1905 series by L. Frank Baum

First collected edition

The Twinkle Tales is a 1905 series by L. Frank Baum, published under the pen name Laura Bancroft. The six stories were issued in separate booklets by Baum's publisher Reilly & Britton, with illustrations by Maginel Wright Enright. In 1911, the six eight-chapter stories were collected as Twinkle and Chubbins; Their Astonishing Adventures in Nature-Fairyland—a misnomer, as Chubbins appears in only two stories and few are set in "Nature-Fairyland". The book was followed by Policeman Bluejay, which was retitled Babes in Birdland for its second edition. Baum later wanted these Bancroft stories published under his own name, and in 1917 his publisher released a second edition of Babes in Birdland (third edition overall) with Baum's name for the first time.

== List of stories ==
- Mr. Woodchuck
- Bandit Jim Crow
- Prairie-Dog Town
- Prince Mud-Turtle
- Twinkle's Enchantment
- Sugar-Loaf Mountain

== Plot summaries ==
Mr. Woodchuck is about the time Twinkle's father sets a trap for a woodchuck that lives near his property. Twinkle goes to see the woodchuck get caught, and has a dream in which she meets the woodchuck and his family. The woodchucks put her on trial for being a human, because humans set cruel traps for the purposes of killing woodchucks. Twinkle is sentenced to be put in a trap herself, and when she wakes up from the dream, she convinces her father never to set traps for animals ever again.

Bandit Jim Crow is about a baby crow with a broken wing that Twinkle adopts for a pet. The crow has an evil nature, and as soon as his wing is healed, he kills the family's chickens and escapes to a section of the forest inhabited by birds. There, Jim Crow starts stealing and eating other birds' eggs, until the birds get Policeman Bluejay to keep Jim Crow in check. Jim then disguises himself with chalk, and continues stealing eggs. All the birds attack the disguised Jim Crow, and blind him. Jim Crow is forced to spend the rest of his life helpless, living off of the kindness of the other birds.

Prairie-Dog Town is about how Twinkle and her friend Chubbins go to have a picnic near a prairie dog village. The prairie dogs talk to the children, and the children are magically shrunk down to prairie-dog size so they can enter the village. Inside, they meet a well-to-do family and the mayor of the prairie dog village. The two children are returned to their normal size, and wonder if the whole adventure was simply a dream. (Compare a similar story, "The Discontented Gopher," in Baum's Animal Fairy Tales.)

Prince Mud-Turtle is about Twinkle finding an unusually-colored turtle and bringing it home with her. She later finds that the turtle is a fairy prince named Melga who was put under a curse by the evil Corrugated Giant, a creature with no bones. With the help of the turtle, Twinkle is able to travel to the giant's castle and restore the prince to his normal form. The prince then defeats the giant, and Twinkle is sent back home.

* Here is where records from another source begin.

===== src/rtl/copy_dma_pkg.sv =====
package copy_dma_pkg;
  localparam logic [7:0] OFS_FLAG    = 8'h00;
  localparam logic [7:0] OFS_IRQEN   = 8'h04;
  localparam logic [7:0] OFS_RUN     = 8'h08;
  localparam logic [7:0] OFS_RST     = 8'h0C;
  localparam logic [7:0] OFS_FLUSH   = 8'h14;
  localparam logic [7:0] OFS_SRC_LO  = 8'h1C;
  localparam logic [7:0] OFS_DST_LO  = 8'h20;
  localparam logic [7:0] OFS_LEN     = 8'h24;
  localparam logic [7:0] OFS_LEN_AUX = 8'h28;
  localparam logic [7:0] OFS_SRC_HI  = 8'h60;
  localparam logic [7:0] OFS_DST_HI  = 8'h64;

  typedef enum logic [1:0] {ST_IDLE, ST_READ, ST_WRITE} copyState_t;

  typedef struct packed {
    logic load;     // latch programmed src/dst/len into the working counters
    logic capture;  // read beat accepted: hold read data
    logic advance;  // write beat accepted: step pointers and count
    logic wrPhase;  // address mux selects destination
  } copyStrobes_t;
endpackage


===== src/rtl/copy_dma_datapath.sv =====
module copy_dma_datapath
  import copy_dma_pkg::*;
#(
  parameter int ADDR_W = 64,
  parameter int LEN_W  = 28
) (
  input  logic              clk,
  input  logic              rstN,
  input  copyStrobes_t      strb,
  input  logic [ADDR_W-1:0] srcAddr,
  input  logic [ADDR_W-1:0] dstAddr,
  input  logic [LEN_W-1:0]  xferLen,
  input  logic [31:0]       memRdata,
  output logic [ADDR_W-1:0] memAddr,
  output logic [31:0]       memWdata,
  output logic [3:0]        memBe,
  output logic              lastBeat
);
  logic [ADDR_W-1:0] curSrc, curDst;
  logic [LEN_W-1:0]  remain;
  logic [31:0]       dataBuf;
  logic              wordMode;
  logic [2:0]        stepSize;

  assign wordMode = remain >= LEN_W'(4);
  assign stepSize = wordMode ? 3'd4 : 3'd1;
  assign lastBeat = remain == LEN_W'(stepSize);
  assign memAddr  = strb.wrPhase ? curDst : curSrc;
  assign memWdata = dataBuf;
  assign memBe    = wordMode ? 4'b1111 : 4'b0001;

  always_ff @(posedge clk or negedge rstN) begin
    if (!rstN) begin
      curSrc  <= '0;
      curDst  <= '0;
      remain  <= '0;
      dataBuf <= '0;
    end else begin
      if (strb.load) begin
        curSrc <= srcAddr;
        curDst <= dstAddr;
        remain <= xferLen;
      end else if (strb.advance) begin
        curSrc <= curSrc + ADDR_W'(stepSize);
        curDst <= curDst + ADDR_W'(stepSize);
        remain <= remain - LEN_W'(stepSize);
      end
      if (strb.capture) dataBuf <= memRdata;
    end
  end


  remain_mono_chk: assert property (@(posedge clk) disable iff (!rstN)
    !strb.load |=> remain <= $past(remain));
endmodule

Twinkle's Enchantment is about Twinkle entering a gulch in order to get some berries. She meets many curious proverb-based creatures, such a Rolling Stone That Gathers No Moss, a Little Learning (which she avoids because it is a dangerous thing), a Weasel that Goes "Pop!", and the Birds of One Feather. She then spends time with a dancing bear, and is invited to a grasshopper's ball. She wakes up.

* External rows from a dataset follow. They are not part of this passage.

--- src/rtl/ilk_pkg.sv ---
package ilk_pkg;

  typedef enum logic [2:0] {
    CLS_INT  = 3'd0,
    CLS_BR   = 3'd1,
    CLS_LD   = 3'd2,
    CLS_ST   = 3'd3,
    CLS_FP   = 3'd4,
    CLS_NOP  = 3'd5,
    CLS_RSV6 = 3'd6,
    CLS_RSV7 = 3'd7
  } cls_e;

  function automatic logic cls_writes(cls_e c);
    return (c == CLS_INT) || (c == CLS_LD) || (c == CLS_FP);
  endfunction

  function automatic logic cls_reads(cls_e c);
    return (c == CLS_INT) || (c == CLS_BR) || (c == CLS_LD) ||
           (c == CLS_ST) || (c == CLS_FP);
  endfunction

endpackage

--- src/rtl/ilk_lat_table.sv ---
module ilk_lat_table
  import ilk_pkg::*;
#(
  parameter int LAT_FP_FP   = 3,
  parameter int LAT_FP_ST   = 2,
  parameter int LAT_LD_FP   = 1,
  parameter int LAT_LD_ST   = 0,
  parameter int LAT_INT_INT = 0,
  parameter int CNT_W       = 2
) (
  input  cls_e             prod_i,
  output logic [CNT_W-1:0] need_fp_o,
  output logic [CNT_W-1:0] need_st_o
);

  // fp column: any non-store consumer; st column: store consumer
  always_comb begin
    case (prod_i)
      CLS_FP: begin
        need_fp_o = CNT_W'(LAT_FP_FP);
        need_st_o = CNT_W'(LAT_FP_ST);
      end
      CLS_LD: begin
        need_fp_o = CNT_W'(LAT_LD_FP);
        need_st_o = CNT_W'(LAT_LD_ST);
      end
      CLS_INT: begin
        need_fp_o = CNT_W'(LAT_INT_INT);
        need_st_o = CNT_W'(LAT_INT_INT);
      end
      default: begin
        need_fp_o = '0;
        need_st_o = '0;
      end
    endcase
  end

endmodule

--- src/rtl/ilk_alloc.sv ---
module ilk_alloc #(
  parameter int DEPTH = 3
) (
  input  logic             req_i,
  input  logic [DEPTH-1:0] free_i,
  output logic [DEPTH-1:0] grant_o,
  output logic             room_o
);

  assign room_o = |free_i;

  // lowest free slot wins
  for (genvar i = 0; i < DEPTH; i++) begin : g_pick
    if (i == 0) begin : g_first
      assign grant_o[i] = req_i & free_i[i];
    end else begin : g_rest
      assign grant_o[i] = req_i & free_i[i] & ~(|free_i[i-1:0]);
    end
  end

endmodule

--- src/rtl/ilk_hist_entry.sv ---
module ilk_hist_entry
  import ilk_pkg::*;
#(
  parameter int LAT_FP_FP   = 3,
  parameter int LAT_FP_ST   = 2,
  parameter int LAT_LD_FP   = 1,
  parameter int LAT_LD_ST   = 0,
  parameter int LAT_INT_INT = 0,
  parameter int REG_W       = 5,
  parameter int CNT_W       = 2
) (
  input  logic             clk_i,
  input  logic             rst_ni,
  input  logic             alloc_i,
  input  logic             kill_i,
  input  cls_e             new_cls_i,
  input  logic             new_fp_i,
  input  logic [REG_W-1:0] new_idx_i,
  input  logic [CNT_W-1:0] new_cnt_i,
  input  logic             qa_en_i,
  input  logic             qa_fp_i,
  input  logic [REG_W-1:0] qa_idx_i,
  input  logic             qb_en_i,
  input  logic             qb_fp_i,
  input  logic [REG_W-1:0] qb_idx_i,
  input  logic             q_st_i,
  output logic             hit_o,
  output logic             free_o
);

  localparam logic [CNT_W-1:0] ONE = CNT_W'(1);

  cls_e             cls_q;
  logic             fp_q;
  logic [REG_W-1:0] idx_q;
  logic [CNT_W-1:0] cnt_q;

  logic [CNT_W-1:0] need_fp, need_st, need, span;
  logic             live, match_a, match_b, same_dst;

  ilk_lat_table #(
    .LAT_FP_FP  (LAT_FP_FP),
    .LAT_FP_ST  (LAT_FP_ST),
    .LAT_LD_FP  (LAT_LD_FP),
    .LAT_LD_ST  (LAT_LD_ST),
    .LAT_INT_INT(LAT_INT_INT),
    .CNT_W      (CNT_W)
  ) u_tab (
    .prod_i   (cls_q),
    .need_fp_o(need_fp),
    .need_st_o(need_st)
  );

  assign need     = q_st_i ? need_st : need_fp;
  assign span     = (need_fp > need_st) ? need_fp : need_st;
  assign live     = (cnt_q != '0);
  assign match_a  = qa_en_i && (qa_fp_i == fp_q) && (qa_idx_i == idx_q);
  assign match_b  = qb_en_i && (qb_fp_i == fp_q) && (qb_idx_i == idx_q);
  assign same_dst = kill_i && (new_fp_i == fp_q) && (new_idx_i == idx_q);

  // counter starts at the producer's longest wait; slack = span - need
  assign hit_o  = live && (match_a || match_b) &&
                  (({1'b0, cnt_q} + {1'b0, need}) > {1'b0, span});
  // reusable at the coming edge
  assign free_o = (cnt_q <= ONE);

  always_ff @(posedge clk_i or negedge rst_ni) begin
    if (!rst_ni) begin
      cls_q <= CLS_NOP;
      fp_q  <= 1'b0;
      idx_q <= '0;
      cnt_q <= '0;
    end else if (alloc_i) begin
      cls_q <= new_cls_i;
      fp_q  <= new_fp_i;
      idx_q <= new_idx_i;
      cnt_q <= new_cnt_i;
    end else if (same_dst) begin
      cnt_q <= '0;
    end else if (live) begin
      cnt_q <= cnt_q - ONE;
    end
  end

  p_cnt_bound_r9: assert property (@(posedge clk_i) disable iff (!rst_ni)
    cnt_q <= span);

  p_countdown_r9: assert property (@(posedge clk_i) disable iff (!rst_ni)
    (live && !alloc_i && !same_dst) |=> (cnt_q == $past(cnt_q) - ONE));

  p_waw_drop_r10: assert property (@(posedge clk_i) disable iff (!rst_ni)
    (same_dst && !alloc_i) |=> (cnt_q == '0));

  p_no_int_zero_r8: assert property (@(posedge clk_i) disable iff (!rst_ni)
    live |-> (fp_q || (idx_q != '0)));

endmodule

Sugar-Loaf Mountain is about how Twinkle and her friend Chubbins discover a trap door in Sugar-Loaf Mountain. They find a key and enter inside the mountain, where they find a city peopled by beings made entirely out of sugar of one form or another. They are captured by soldiers and taken to the king, who shows them the sights and introduces them to several high-grade citizens. While leaving, Twinkle and Chubbins accidentally drop the key inside, so no one can ever enter Sugar-Loaf Mountain again.